BIODIVERSITY MONITORING
We collected benthic macroinvertebrates in three replicates from each of the 33 shallow coastal habitats of Lake Biwa in winter (February 2006) using a 475-μm-mesh Sarvar net with a 30 × 30 cm quadrat (see Karube et al. 2010 for details). At each sampling site, we also collected basal resources, particulate organic matter (POM) and epilithic organic matter (EOM), in November 2005, February, May, and July 2006, and measured the quarterly dissolved oxygen (DO) concentration (mg/L) and water temperature (WT) of the coastal waters (see Sakai et al., 2013 for details). The average chlorophyll-a concentration for quarterly POM and EOM samples was used as an indicator for phytoplankton and benthic algal biomass, respectively, and the average DO and WT were used as indicators for coastal environments. Among these coastal sites, 29 were located near the mouth of tributary rivers, which greatly vary in catchment size and land use patterns, whereas four sites separate from the river mouth were considered control sites with the least fluvial impacts (see Sakai et al. 2013 for details). In this watershed, agricultural land use is regarded as the most critical driver of biodiversity loss in stream macroinvertebrate communities (Ko et al., 2021), which can also impact lake macroinvertebrate diversity viariver inflows (Okano et al., 2018).

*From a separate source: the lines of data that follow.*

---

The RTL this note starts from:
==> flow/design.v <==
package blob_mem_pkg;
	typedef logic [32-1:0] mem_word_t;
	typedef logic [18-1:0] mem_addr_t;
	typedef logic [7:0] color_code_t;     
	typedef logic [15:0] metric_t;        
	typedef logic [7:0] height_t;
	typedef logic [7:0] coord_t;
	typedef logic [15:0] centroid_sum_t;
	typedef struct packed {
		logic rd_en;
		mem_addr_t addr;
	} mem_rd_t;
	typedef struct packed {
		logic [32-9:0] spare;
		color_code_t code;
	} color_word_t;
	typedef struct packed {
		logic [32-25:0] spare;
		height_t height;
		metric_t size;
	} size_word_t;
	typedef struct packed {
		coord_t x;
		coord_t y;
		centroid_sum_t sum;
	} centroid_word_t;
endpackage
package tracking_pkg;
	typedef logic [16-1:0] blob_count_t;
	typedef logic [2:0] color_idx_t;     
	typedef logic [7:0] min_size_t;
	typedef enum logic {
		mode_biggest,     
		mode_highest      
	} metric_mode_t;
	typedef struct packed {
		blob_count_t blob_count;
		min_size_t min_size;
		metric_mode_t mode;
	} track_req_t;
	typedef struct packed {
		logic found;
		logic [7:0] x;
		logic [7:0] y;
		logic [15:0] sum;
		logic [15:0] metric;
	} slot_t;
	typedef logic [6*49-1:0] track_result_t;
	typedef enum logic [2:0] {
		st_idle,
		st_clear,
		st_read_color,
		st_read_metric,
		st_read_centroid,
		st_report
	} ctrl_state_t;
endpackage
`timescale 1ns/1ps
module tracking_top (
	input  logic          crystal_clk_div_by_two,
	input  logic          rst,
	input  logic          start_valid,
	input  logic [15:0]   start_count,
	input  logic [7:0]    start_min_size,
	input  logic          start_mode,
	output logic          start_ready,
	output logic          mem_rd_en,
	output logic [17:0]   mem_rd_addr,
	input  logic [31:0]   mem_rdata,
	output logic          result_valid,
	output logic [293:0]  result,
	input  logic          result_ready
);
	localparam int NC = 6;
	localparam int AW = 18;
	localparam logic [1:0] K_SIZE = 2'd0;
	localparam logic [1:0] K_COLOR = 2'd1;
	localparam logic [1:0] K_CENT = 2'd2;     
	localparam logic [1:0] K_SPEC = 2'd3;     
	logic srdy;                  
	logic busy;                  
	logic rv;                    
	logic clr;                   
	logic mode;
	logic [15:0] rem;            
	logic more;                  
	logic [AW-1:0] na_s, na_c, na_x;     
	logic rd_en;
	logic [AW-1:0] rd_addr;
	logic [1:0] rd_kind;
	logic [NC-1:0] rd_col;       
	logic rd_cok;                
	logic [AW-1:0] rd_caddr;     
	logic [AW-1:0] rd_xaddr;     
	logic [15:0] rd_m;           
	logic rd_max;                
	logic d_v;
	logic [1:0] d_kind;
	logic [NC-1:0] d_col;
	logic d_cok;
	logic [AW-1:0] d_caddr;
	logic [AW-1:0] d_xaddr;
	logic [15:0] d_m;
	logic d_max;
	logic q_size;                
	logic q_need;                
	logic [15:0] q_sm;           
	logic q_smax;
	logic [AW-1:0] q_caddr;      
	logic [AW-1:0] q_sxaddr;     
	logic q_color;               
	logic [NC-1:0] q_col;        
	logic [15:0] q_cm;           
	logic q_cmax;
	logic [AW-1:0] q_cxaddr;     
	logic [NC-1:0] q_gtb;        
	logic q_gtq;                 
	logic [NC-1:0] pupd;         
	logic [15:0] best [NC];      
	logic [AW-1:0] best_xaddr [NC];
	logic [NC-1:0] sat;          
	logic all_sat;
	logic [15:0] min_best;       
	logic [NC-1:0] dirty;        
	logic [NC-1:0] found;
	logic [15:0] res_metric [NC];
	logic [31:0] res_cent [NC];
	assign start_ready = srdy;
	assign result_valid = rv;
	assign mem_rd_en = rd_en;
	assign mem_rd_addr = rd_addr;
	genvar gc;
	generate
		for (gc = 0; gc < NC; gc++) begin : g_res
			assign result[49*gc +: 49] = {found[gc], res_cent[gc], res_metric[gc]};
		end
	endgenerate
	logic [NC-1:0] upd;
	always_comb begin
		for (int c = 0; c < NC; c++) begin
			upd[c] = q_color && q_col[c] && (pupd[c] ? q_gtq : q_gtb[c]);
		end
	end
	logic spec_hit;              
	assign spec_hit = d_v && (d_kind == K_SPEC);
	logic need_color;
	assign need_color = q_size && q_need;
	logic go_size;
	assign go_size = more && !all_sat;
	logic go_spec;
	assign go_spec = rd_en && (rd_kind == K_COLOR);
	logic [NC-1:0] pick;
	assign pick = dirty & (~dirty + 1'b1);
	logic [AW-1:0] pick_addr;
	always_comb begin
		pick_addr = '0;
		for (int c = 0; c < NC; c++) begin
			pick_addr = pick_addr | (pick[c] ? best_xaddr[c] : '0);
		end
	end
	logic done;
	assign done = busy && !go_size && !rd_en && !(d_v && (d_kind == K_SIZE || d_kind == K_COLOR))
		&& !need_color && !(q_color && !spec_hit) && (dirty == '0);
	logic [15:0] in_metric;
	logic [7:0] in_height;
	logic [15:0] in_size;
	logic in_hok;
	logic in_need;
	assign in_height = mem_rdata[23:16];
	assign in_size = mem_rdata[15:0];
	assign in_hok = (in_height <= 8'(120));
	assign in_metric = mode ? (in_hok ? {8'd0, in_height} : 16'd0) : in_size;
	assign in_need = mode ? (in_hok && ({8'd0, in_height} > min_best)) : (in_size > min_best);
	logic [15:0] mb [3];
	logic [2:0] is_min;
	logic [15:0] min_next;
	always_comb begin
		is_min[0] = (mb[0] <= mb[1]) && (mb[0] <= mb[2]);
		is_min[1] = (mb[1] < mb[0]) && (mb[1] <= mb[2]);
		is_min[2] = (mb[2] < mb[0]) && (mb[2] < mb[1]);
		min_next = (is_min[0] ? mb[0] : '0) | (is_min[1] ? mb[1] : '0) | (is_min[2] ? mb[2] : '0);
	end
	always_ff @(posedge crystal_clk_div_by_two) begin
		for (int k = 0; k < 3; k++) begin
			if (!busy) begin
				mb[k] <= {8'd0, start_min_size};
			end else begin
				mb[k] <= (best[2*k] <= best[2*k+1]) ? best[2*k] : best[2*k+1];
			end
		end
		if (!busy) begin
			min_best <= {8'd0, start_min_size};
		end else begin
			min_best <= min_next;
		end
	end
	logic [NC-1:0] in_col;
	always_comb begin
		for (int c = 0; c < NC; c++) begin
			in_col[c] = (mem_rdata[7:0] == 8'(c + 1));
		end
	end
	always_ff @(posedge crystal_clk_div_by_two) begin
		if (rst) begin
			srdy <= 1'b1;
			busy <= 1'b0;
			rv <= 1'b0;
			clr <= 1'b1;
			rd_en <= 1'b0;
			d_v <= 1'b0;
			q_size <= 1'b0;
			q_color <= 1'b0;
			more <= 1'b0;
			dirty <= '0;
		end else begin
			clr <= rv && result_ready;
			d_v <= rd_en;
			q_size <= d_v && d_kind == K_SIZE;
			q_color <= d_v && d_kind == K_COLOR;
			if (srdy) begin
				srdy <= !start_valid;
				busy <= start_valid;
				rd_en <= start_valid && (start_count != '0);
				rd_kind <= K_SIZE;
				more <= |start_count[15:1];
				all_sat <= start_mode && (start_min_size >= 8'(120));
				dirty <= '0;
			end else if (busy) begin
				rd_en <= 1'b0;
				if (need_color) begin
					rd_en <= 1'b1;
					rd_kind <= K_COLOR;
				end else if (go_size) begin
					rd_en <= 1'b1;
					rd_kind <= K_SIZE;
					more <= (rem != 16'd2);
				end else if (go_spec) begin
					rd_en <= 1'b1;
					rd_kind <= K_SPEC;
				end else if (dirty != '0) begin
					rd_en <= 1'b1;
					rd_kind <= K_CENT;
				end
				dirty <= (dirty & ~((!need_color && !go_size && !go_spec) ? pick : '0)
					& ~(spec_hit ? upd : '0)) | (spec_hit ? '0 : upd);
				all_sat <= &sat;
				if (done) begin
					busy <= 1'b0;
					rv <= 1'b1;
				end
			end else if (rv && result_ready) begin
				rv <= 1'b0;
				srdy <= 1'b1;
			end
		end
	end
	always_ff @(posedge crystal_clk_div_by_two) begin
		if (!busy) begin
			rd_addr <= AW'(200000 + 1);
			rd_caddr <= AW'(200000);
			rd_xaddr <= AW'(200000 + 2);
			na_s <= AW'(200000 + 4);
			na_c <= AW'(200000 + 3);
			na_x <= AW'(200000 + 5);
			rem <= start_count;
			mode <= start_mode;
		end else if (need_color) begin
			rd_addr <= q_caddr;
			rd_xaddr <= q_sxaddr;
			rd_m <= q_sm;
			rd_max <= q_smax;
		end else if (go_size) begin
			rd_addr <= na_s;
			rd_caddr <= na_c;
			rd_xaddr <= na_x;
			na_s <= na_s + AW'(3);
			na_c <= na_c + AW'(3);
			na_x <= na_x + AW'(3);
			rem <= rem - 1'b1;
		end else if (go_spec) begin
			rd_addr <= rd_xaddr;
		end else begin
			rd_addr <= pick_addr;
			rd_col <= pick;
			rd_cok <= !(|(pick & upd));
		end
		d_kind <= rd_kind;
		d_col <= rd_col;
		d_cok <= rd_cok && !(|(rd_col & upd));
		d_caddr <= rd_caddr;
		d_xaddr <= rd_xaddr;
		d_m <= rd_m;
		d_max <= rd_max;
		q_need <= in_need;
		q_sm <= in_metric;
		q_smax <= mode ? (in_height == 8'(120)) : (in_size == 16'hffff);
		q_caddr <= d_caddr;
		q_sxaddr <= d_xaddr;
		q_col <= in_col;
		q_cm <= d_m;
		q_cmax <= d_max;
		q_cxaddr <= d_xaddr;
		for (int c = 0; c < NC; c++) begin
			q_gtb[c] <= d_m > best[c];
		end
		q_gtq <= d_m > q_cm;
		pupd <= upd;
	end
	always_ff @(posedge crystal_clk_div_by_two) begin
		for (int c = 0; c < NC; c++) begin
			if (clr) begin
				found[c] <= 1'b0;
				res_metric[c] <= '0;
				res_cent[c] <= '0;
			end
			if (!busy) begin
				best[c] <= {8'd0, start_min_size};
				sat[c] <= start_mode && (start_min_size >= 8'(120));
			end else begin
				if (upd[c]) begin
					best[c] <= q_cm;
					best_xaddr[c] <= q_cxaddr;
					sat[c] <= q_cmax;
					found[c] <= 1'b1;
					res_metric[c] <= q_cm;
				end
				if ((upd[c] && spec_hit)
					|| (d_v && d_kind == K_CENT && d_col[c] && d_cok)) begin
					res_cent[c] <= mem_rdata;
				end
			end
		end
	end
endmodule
Context: an optimization exercise on an open-source flow, tuned for small area, a short achievable clock period and few clock cycles. The choices shown serve that exercise and are no tape-out recipe.
Function was checked by simulation only, so behaviour that the tests miss may differ from the original.
Power and IR drop assume default switching activity.

== the baseline ==
==> flow/design.v <==
package lscs_pkg;
  localparam int unsigned ChunkMaxBits = 52;
  localparam int unsigned ChunkW       = 53;
  localparam int unsigned CbW = 6;
  localparam int unsigned CcW = 7;
  localparam int unsigned CfgDataW = 7;
  localparam int unsigned LeadW = 12;
endpackage
module lscs_front (
  input  logic [114:0] win_i,
  input  logic [5:0]   sh_i,
  input  logic [51:0]  mask_i,
  output logic [51:0]  mag_o
);
  logic [82:0] s1;
  logic [66:0] s2;
  logic [58:0] s3;
  logic [54:0] s4;
  logic [52:0] s5;
  logic [51:0] s6;
  assign s1 = sh_i[5] ? win_i[114:32] : win_i[82:0];
  assign s2 = sh_i[4] ? s1[82:16]     : s1[66:0];
  assign s3 = sh_i[3] ? s2[66:8]      : s2[58:0];
  assign s4 = sh_i[2] ? s3[58:4]      : s3[54:0];
  assign s5 = sh_i[1] ? s4[54:2]      : s4[52:0];
  assign s6 = sh_i[0] ? s5[52:1]      : s5[51:0];
  assign mag_o = s6 & mask_i;
endmodule
module lscs_back (
  input  logic        clk_i,
  input  logic        rst_ni,
  input  logic        push_i,
  input  logic [51:0] mag_i,
  input  logic        neg_i,
  input  logic        last_i,
  output logic        blk_n_o,
  output logic        out_valid_o,
  input  logic        out_ready_i,
  output logic [52:0] chunk_o,
  output logic        last_o
);
  logic        p_v_q, s_v_q, o_v_q;
  logic [51:0] p_mag_q;
  logic        p_neg_q, p_last_q;
  logic [53:0] s_q, o_q;
  logic [53:0] p_val;
  logic        o_free, p_v_d, s_v_d;
  assign p_val  = {p_neg_q ? (53'd0 - {1'b0, p_mag_q}) : {1'b0, p_mag_q}, p_last_q};
  assign o_free = !o_v_q || out_ready_i;
  always_comb begin
    if (o_free) begin
      s_v_d = s_v_q && p_v_q;
      p_v_d = push_i;
    end else begin
      s_v_d = s_v_q || p_v_q;
      p_v_d = push_i || (p_v_q && s_v_q);
    end
  end
  always_ff @(posedge clk_i or negedge rst_ni) begin
    if (!rst_ni) begin
      p_v_q <= 1'b0;
      s_v_q <= 1'b0;
      o_v_q <= 1'b0;
    end else begin
      p_v_q <= p_v_d;
      s_v_q <= s_v_d;
      if (o_free) o_v_q <= s_v_q || p_v_q;
    end
  end
  always_ff @(posedge clk_i) begin
    if (push_i) begin
      p_mag_q  <= mag_i;
      p_neg_q  <= neg_i;
      p_last_q <= last_i;
    end
    if (o_free) begin
      o_q <= s_v_q ? s_q : p_val;
    end
    if (o_free || !s_v_q) begin
      s_q <= p_val;
    end
  end
  assign blk_n_o     = p_v_d && s_v_d;
  assign out_valid_o = o_v_q;
  assign chunk_o     = o_q[53:1];
  assign last_o      = o_q[0];
endmodule
module limb_stream_to_chunk_splitter_core #(
  parameter int unsigned LIMB_BITS  = 64,
  parameter int unsigned MAX_CHUNKS = 64
) (
  input  logic                              clk_i,
  input  logic                              rst_ni,
  input  logic                              cfg_we_i,
  input  logic [0:0]                        cfg_index_i,
  input  logic [lscs_pkg::CfgDataW-1:0]     cfg_wdata_i,
  input  logic                              in_valid_i,
  output logic                              in_ready_o,
  input  logic [LIMB_BITS-1:0]              limb_i,
  input  logic                              first_limb_i,
  input  logic                              last_limb_i,
  input  logic                              negative_i,
  input  logic [lscs_pkg::LeadW-1:0]        lead_zero_bits_i,
  output logic                              out_valid_o,
  input  logic                              out_ready_i,
  output logic signed [lscs_pkg::ChunkW-1:0] chunk_o,
  output logic                              last_chunk_o
);
  localparam int unsigned DW = 14;
  logic [5:0] cbw;
  logic [5:0] k1_q;
  logic [7:0] k2_q;
  logic [6:0] cc_q;
  always_comb begin
    if (cfg_wdata_i[5:0] == 6'd0)      cbw = 6'd1;
    else if (cfg_wdata_i[5:0] > 6'd52) cbw = 6'd52;
    else                               cbw = cfg_wdata_i[5:0];
  end
  always_ff @(posedge clk_i or negedge rst_ni) begin
    if (!rst_ni) begin
      k1_q <= 6'd40;
      k2_q <= 8'd16;
      cc_q <= 7'd16;
    end else if (cfg_we_i) begin
      if (cfg_index_i == 1'b0) begin
        k1_q <= 6'd0 - cbw;
        k2_q <= 8'd64 - {1'b0, cbw, 1'b0};
      end else begin
        if (cfg_wdata_i == 7'd0)      cc_q <= 7'd1;
        else if (cfg_wdata_i > 7'd64) cc_q <= 7'd64;
        else                          cc_q <= cfg_wdata_i;
      end
    end
  end
  logic [DW-1:0] ncb;
  logic [51:0]   mask;
  assign ncb = {{(DW-6){1'b1}}, k1_q};
  always_comb begin
    for (int j = 0; j < 52; j++) mask[j] = ({1'b0, k1_q} + 7'(j)) < 7'd64;
  end
  logic [114:0]  win_q;
  logic [DW-1:0] d_q, dc_q;      
  logic [6:0]    rem_q;          
  logic          live_q, one_q;  
  logic          sign_q, pad_q;
  logic          rdy_q;          
  logic          emit_q;         
  logic [5:0]    sh_q;           
  logic          big_q;          
  logic          emit, need, done, blk_n;
  logic          acc, ld_first, ld_cont, ld_pad, ld_app;
  logic [51:0]   mag;
  assign emit = emit_q;
  assign need = emit ? dc_q[DW-1] : d_q[DW-1];
  assign done = !live_q || (emit && one_q);
  assign acc      = in_valid_i && rdy_q;
  assign ld_first = acc && first_limb_i;
  assign ld_cont  = acc && !first_limb_i && !done;
  assign ld_pad   = pad_q && need && !done;
  assign ld_app   = ld_cont || ld_pad;
  logic [6:0]    f_lo;
  logic [7:0]    g_lo;
  logic [DW-1:0] f_d, g_dc;
  logic [5:0]    lead_hi;
  assign lead_hi = lead_zero_bits_i[11:6];
  assign f_lo = {1'b0, lead_zero_bits_i[5:0]} + {1'b0, k1_q};
  assign g_lo = {2'b0, lead_zero_bits_i[5:0]} + k2_q;
  assign f_d  = f_lo[6] ? {1'b0, {1'b0, lead_hi} + 7'd1, f_lo[5:0]} : {2'b0, lead_hi, f_lo[5:0]};
  always_comb begin
    unique case (g_lo[7:6])
      2'b01:   g_dc = {1'b0, {1'b0, lead_hi} + 7'd1, g_lo[5:0]};
      2'b11:   g_dc = {2'b0, lead_hi, 6'd0} - DW'(64) + {8'd0, g_lo[5:0]};
      default: g_dc = {2'b0, lead_hi, g_lo[5:0]};
    endcase
  end
  logic [DW-1:0] e_dc;
  logic [6:0]    c0, c1;
  assign e_dc = dc_q + ncb;
  assign c0   = {1'b0, d_q[5:0]} + {1'b1, k1_q};
  assign c1   = {1'b0, dc_q[5:0]} + {1'b1, k1_q};
  logic [DW-1:0] d_n, dc_n;
  logic [6:0]    rem_n;
  logic          sign_n, pad_n, big_n;
  always_comb begin
    sign_n = sign_q;
    pad_n  = pad_q;
    rem_n  = emit ? (rem_q - 7'd1) : rem_q;
    d_n[5:0] = ld_first ? f_d[5:0] : (emit ? dc_q[5:0] : d_q[5:0]);
    if (ld_first) begin
      d_n[DW-1:6] = f_d[DW-1:6];
      dc_n        = g_dc;
      big_n       = |f_d[DW-2:6];
    end else if (ld_app) begin
      d_n[DW-1:6] = '0;
      dc_n        = emit ? {{(DW-7){c1[6]}}, c1} : {{(DW-7){c0[6]}}, c0};
      big_n       = 1'b0;
    end else begin
      d_n[DW-1:6] = emit ? dc_q[DW-1:6] : d_q[DW-1:6];
      dc_n        = emit ? e_dc : dc_q;
      big_n       = emit ? |dc_q[DW-2:6] : big_q;
    end
    if (cfg_we_i) begin
      rem_n = 7'd0;
      pad_n = 1'b0;
    end else if (ld_first) begin
      rem_n  = cc_q;
      sign_n = negative_i;
      pad_n  = last_limb_i;
    end else if (ld_cont) begin
      pad_n  = last_limb_i;
    end
  end
  logic live_e, one_e;           
  logic two_q;
  assign two_q  = (rem_q == 7'd2);
  assign live_e = emit ? !one_q : live_q;
  assign one_e  = emit ? two_q : one_q;
  logic r_first, r_app, r_hold, rdy_n, live_n, one_n, emit_n;
  logic cc1, gneg;
  assign cc1  = (cc_q == 7'd1);
  assign gneg = (lead_hi == 6'd0) && g_lo[7];    
  assign live_n = !cfg_we_i && (ld_first || live_e);
  assign one_n  = !cfg_we_i && (ld_first ? cc1 : one_e);
  always_comb begin
    r_first = !blk_n && (cc1 || (gneg && !last_limb_i));
    r_app   = !live_e || (!blk_n && (one_e ||
              ((emit ? c1[6] : c0[6]) && !(ld_cont ? last_limb_i : pad_q))));
    if (emit) begin
      r_hold = !live_e || (!blk_n && !dc_q[DW-1] && (one_e || (e_dc[DW-1] && !pad_q)))
               || ((blk_n || dc_q[DW-1]) && dc_q[DW-1] && !pad_q);
    end else begin
      r_hold = !live_e || (!blk_n && !d_q[DW-1] && (one_e || (dc_q[DW-1] && !pad_q)))
               || ((blk_n || d_q[DW-1]) && d_q[DW-1] && !pad_q);
    end
    emit_n = !cfg_we_i && !blk_n &&
             (ld_first || (live_e && (ld_app || !(emit ? dc_q[DW-1] : d_q[DW-1]))));
    if (cfg_we_i)      rdy_n = 1'b1;
    else if (ld_first) rdy_n = r_first;
    else if (ld_app)   rdy_n = r_app;
    else               rdy_n = r_hold;
  end
  always_ff @(posedge clk_i or negedge rst_ni) begin
    if (!rst_ni) begin
      d_q    <= 14'h3FE8;   
      dc_q   <= 14'h3FD0;   
      rem_q  <= 7'd16;
      live_q <= 1'b1;
      one_q  <= 1'b0;
      sign_q <= 1'b0;
      pad_q  <= 1'b0;
      rdy_q  <= 1'b1;
      emit_q <= 1'b0;
    end else begin
      d_q    <= d_n;
      dc_q   <= dc_n;
      rem_q  <= rem_n;
      live_q <= live_n;
      one_q  <= one_n;
      sign_q <= sign_n;
      pad_q  <= pad_n;
      rdy_q  <= rdy_n;
      emit_q <= emit_n;
    end
  end
  always_ff @(posedge clk_i) begin
    sh_q  <= d_n[5:0];
    big_q <= big_n;
  end
  always_ff @(posedge clk_i) begin
    if (ld_first) begin
      win_q <= {51'd0, limb_i};
    end else if (ld_app) begin
      win_q <= {win_q[50:0], ld_cont ? limb_i : 64'd0};
    end
  end
  assign in_ready_o = rdy_q;
  lscs_front u_cut (
    .win_i  (win_q),
    .sh_i   (sh_q),
    .mask_i (mask & {52{!big_q}}),
    .mag_o  (mag)
  );
  lscs_back u_out (
    .clk_i       (clk_i),
    .rst_ni      (rst_ni),
    .push_i      (emit),
    .mag_i       (mag),
    .neg_i       (sign_q),
    .last_i      (one_q),
    .blk_n_o     (blk_n),
    .out_valid_o (out_valid_o),
    .out_ready_i (out_ready_i),
    .chunk_o     (chunk_o),
    .last_o      (last_chunk_o)
  );
endmodule
Source: an optimization exercise on an open RTL-to-GDS flow (aim: small area, a short achievable clock period and few clock cycles). Production flows keep margins and buffers that such runs may drop.
The RTL was checked by simulation tests, not by an equivalence proof against the original design.
Power is estimated from default activity; no workload was simulated.

== run 1 ==
Design record_table_engine, start of the top module:
module record_table_engine (
  input  logic        clk_i,
  input  logic        rst_ni,
  input  logic        in_valid_i,
  output logic        in_stall_o,
  input  logic [2:0]  cmd_i,
  input  logic [31:0] entry_id_i,
  input  logic [15:0] entry_score_i,
  input  logic [7:0]  entry_class_i,
  input  logic [63:0] entry_name_i,
  output logic        out_valid_o,
  input  logic        out_stall_i,
  output logic [1:0]  status_o,
  output logic [3:0]  position_o,
  output logic [31:0] out_id_o,
  output logic [15:0] out_score_o,
  output logic [7:0]  out_class_o,
  output logic [63:0] out_name_o,
  output logic [4:0]  count_o,
  output logic        last_o
);
export LEC_CHECK = 0
export CAP_MARGIN = 20
export CORE_MARGIN = 2
export CORE_UTILIZATION = 60
export SETUP_SLACK_MARGIN = 2.5
export SLEW_MARGIN = 20
export SYNTH_HIERARCHICAL = 1
create_clock -name core_clock -period 6.0 [get_ports {clk_i}]
standard.sh (not shown) runs the stock make flow with config.mk's settings and CLKGATE_MAP_FILE= SYNTH_SCRIPT=/design/flow/synth_recipe.tcl, a recipe that flattens the netlist after the stock synthesis.
==> flow/flow/run.sh <==
#!/bin/bash
# Layout flow: the standard layout (standard.sh, the ORFS flow from the
# standard synthesis to the final DEF), with one change: buffer_ports puts a
# plain buffer (buf_4) on every input and output port instead of the delay
# cell it picks by default.  Each ORFS step keeps its own log under
# orfs/logs/; make's own output goes to standard.log here.
set -euo pipefail
export BUFFER_PORTS_ARGS="-buffer_cell sky130_fd_sc_hd__buf_4"
bash standard.sh > standard.log 2>&1
The log for run 1 ends in global routing (5_1_grt) with error GRT-0232, so the run never completed.
Testbench counts of run 1, summed over its fixed seeds: cycles 9,586.
The following lists how run 2 was set up differently from run 1:
Settings: CTS_BUF_LIST newly set to sky130_fd_sc_hd__clkbuf_4; TNS_END_PERCENT newly set to 20; CORE_UTILIZATION changed from 60 to 55; SETUP_SLACK_MARGIN changed from 2.5 to 2.0.
[summary]
Run 2 closes out successfully: all stages finished, all timing, DRC and antenna checks passed.
Run 2 vs. run 1: placer congestion estimate went down 2.3%, worst setup slack before clock tree synthesis went up 0.22 ns, instance count after placement with tap cells included went up about 1.5%, adder and majority gate portion of the synthesized area held, buffers inserted during post-CTS setup optimization went down 134.
In run 2, the deepest clock path buffer count came out 1 above the value in run 1.
Count of hold buffers inserted by post-cts repair ended up 1 higher on run 2 than on run 1.
Taking run 1 as the reference, in run 2 die span in y now sits higher, placed wire-length estimate moved up.
For the number of cells upsized or downsized after cts, run 2 came in about 90% lower than run 1 did.
Width of the die for run 2: about 4.4% up relative to run 1
What run 3 does differently from run 2 at the input level:
Settings: swapping 2.0 for 2.3 in SETUP_SLACK_MARGIN.
## What came out
- Run 3 finished every stage; the final checks, however, were not passed, the failures being max-slew violations.
- In run 3 relative to run 2, number of buffers other than clock buffers in the final layout had gone up by more than 10%.
- Run 3 does worse than run 2 on final wirelength.
- Summary — routing usage on met1, run 3 relative to run 2: higher, by 0.38 points.

========
Another version of the RTL of record_table_engine (not shown whole).
For scale: roughly 11000 cells after synthesis, roughly 2100 flip-flops, roughly 260 I/O pins, ~100000 um^2 of cells after synthesis.
Settings: LEC_CHECK=0, CAP_MARGIN=30, CORE_MARGIN=2, CORE_UTILIZATION=62, CTS_BUF_LIST=sky130_fd_sc_hd__clkbuf_4, SETUP_SLACK_MARGIN=2.0, SLEW_MARGIN=30, SYNTH_HIERARCHICAL=1, TNS_END_PERCENT=20; clock period 6.0 ns.
Scripts as last shown in full above: flow/flow/run.sh
The starting point completed and failed the layout checks on max-slew violations.
Testbench counts at the start, summed over its fixed seeds: cycles 9,680.
Then changed:
- CAP_MARGIN: 30 -> 20
- CORE_UTILIZATION: 62 -> 55
- SLEW_MARGIN: 30 -> 20
Result: The changed run went through all stages and came out clean; critical path depth is higher by 1; via count is lower by 2.1%; area after synthesis is unchanged; wire length is higher by 2.2%; design area is about the same; sequential share of layout area hardly moves; power barely changes; combinational power is lower by about 2%.

## re-timing with driven ports
The results above use ideal ports. As a check the final layouts listed here were re-extracted and re-timed, cells and wires unchanged.
Step 1, drivers: a clkbuf_16 drives clk_i and a buf_2 each remaining input, both assumed.
Step 2 times the ports against the registers' clock, not the clock port: input delays grow and output delays shrink by t, the midpoint of the rising clock arrivals with the driver on.
Three values: ideal ports, drivers, drivers and shift; two values: the first two.
run	t (ns)	slack for setup (ns)	slew at the worst register clock pin (ns)	worst slew at a driven data input, ns
run 2	1.645	1.769 / 1.769 / 0.595	0.08 / 0.08	0.19
run 3	1.588	1.430 / 1.430 / 0.578	0.08 / 0.08	0.23
the first run of note 2	1.560	1.768 / 1.768 / 0.646	0.08 / 0.08	0.16
the second run of note 2	1.579	1.795 / 1.795 / 0.707	0.08 / 0.08	0.26
The setup slack of run 2, which loses most, moves by 0.000 ns with the drivers and by -1.174 ns with both steps.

For three sub-samples at each site, macroinvertebrates were sorted, identified, and counted, after which their dry mass was measured for each taxon. The average biomass per unit area (mg/m2) was calculated from the average individual body mass (mg) multiplied by the average numerical abundance (individuals/m2) for three replicates of each taxon at each site. The Shannon–Wiener diversity index (H ′) was calculated as follows:
H ’ = \(\sum_{i=1}^{S}{(p_{i}\times\text{ln\ }p_{i})}\) (1)
where S and pi denote the total number of taxa (i.e., taxonomic richness) and the relative numerical abundance of each taxon in each of the local communities. Some small-sized animals, such as oligochaetes, chironomids, and midges, were difficult to quickly identify to a fine taxonomic resolution under fresh conditions for stable isotope analysis, and leeches (Hirudinea) were difficult to identify without anatomical observation. Since these animals were classified into higher taxonomic levels, which can be characterized by functional feeding groups, H ’ is regarded as an indicator of functional diversity when considering numerical abundance and equality.
For carbon (δ13C) and nitrogen (δ15N) stable isotope analysis, each taxon at each site was provided individually or in bulk in one to three replicates, depending on individual mass (see Karube et al., 2010; Sakai et al., 2013 for methods of isotope sample treatment).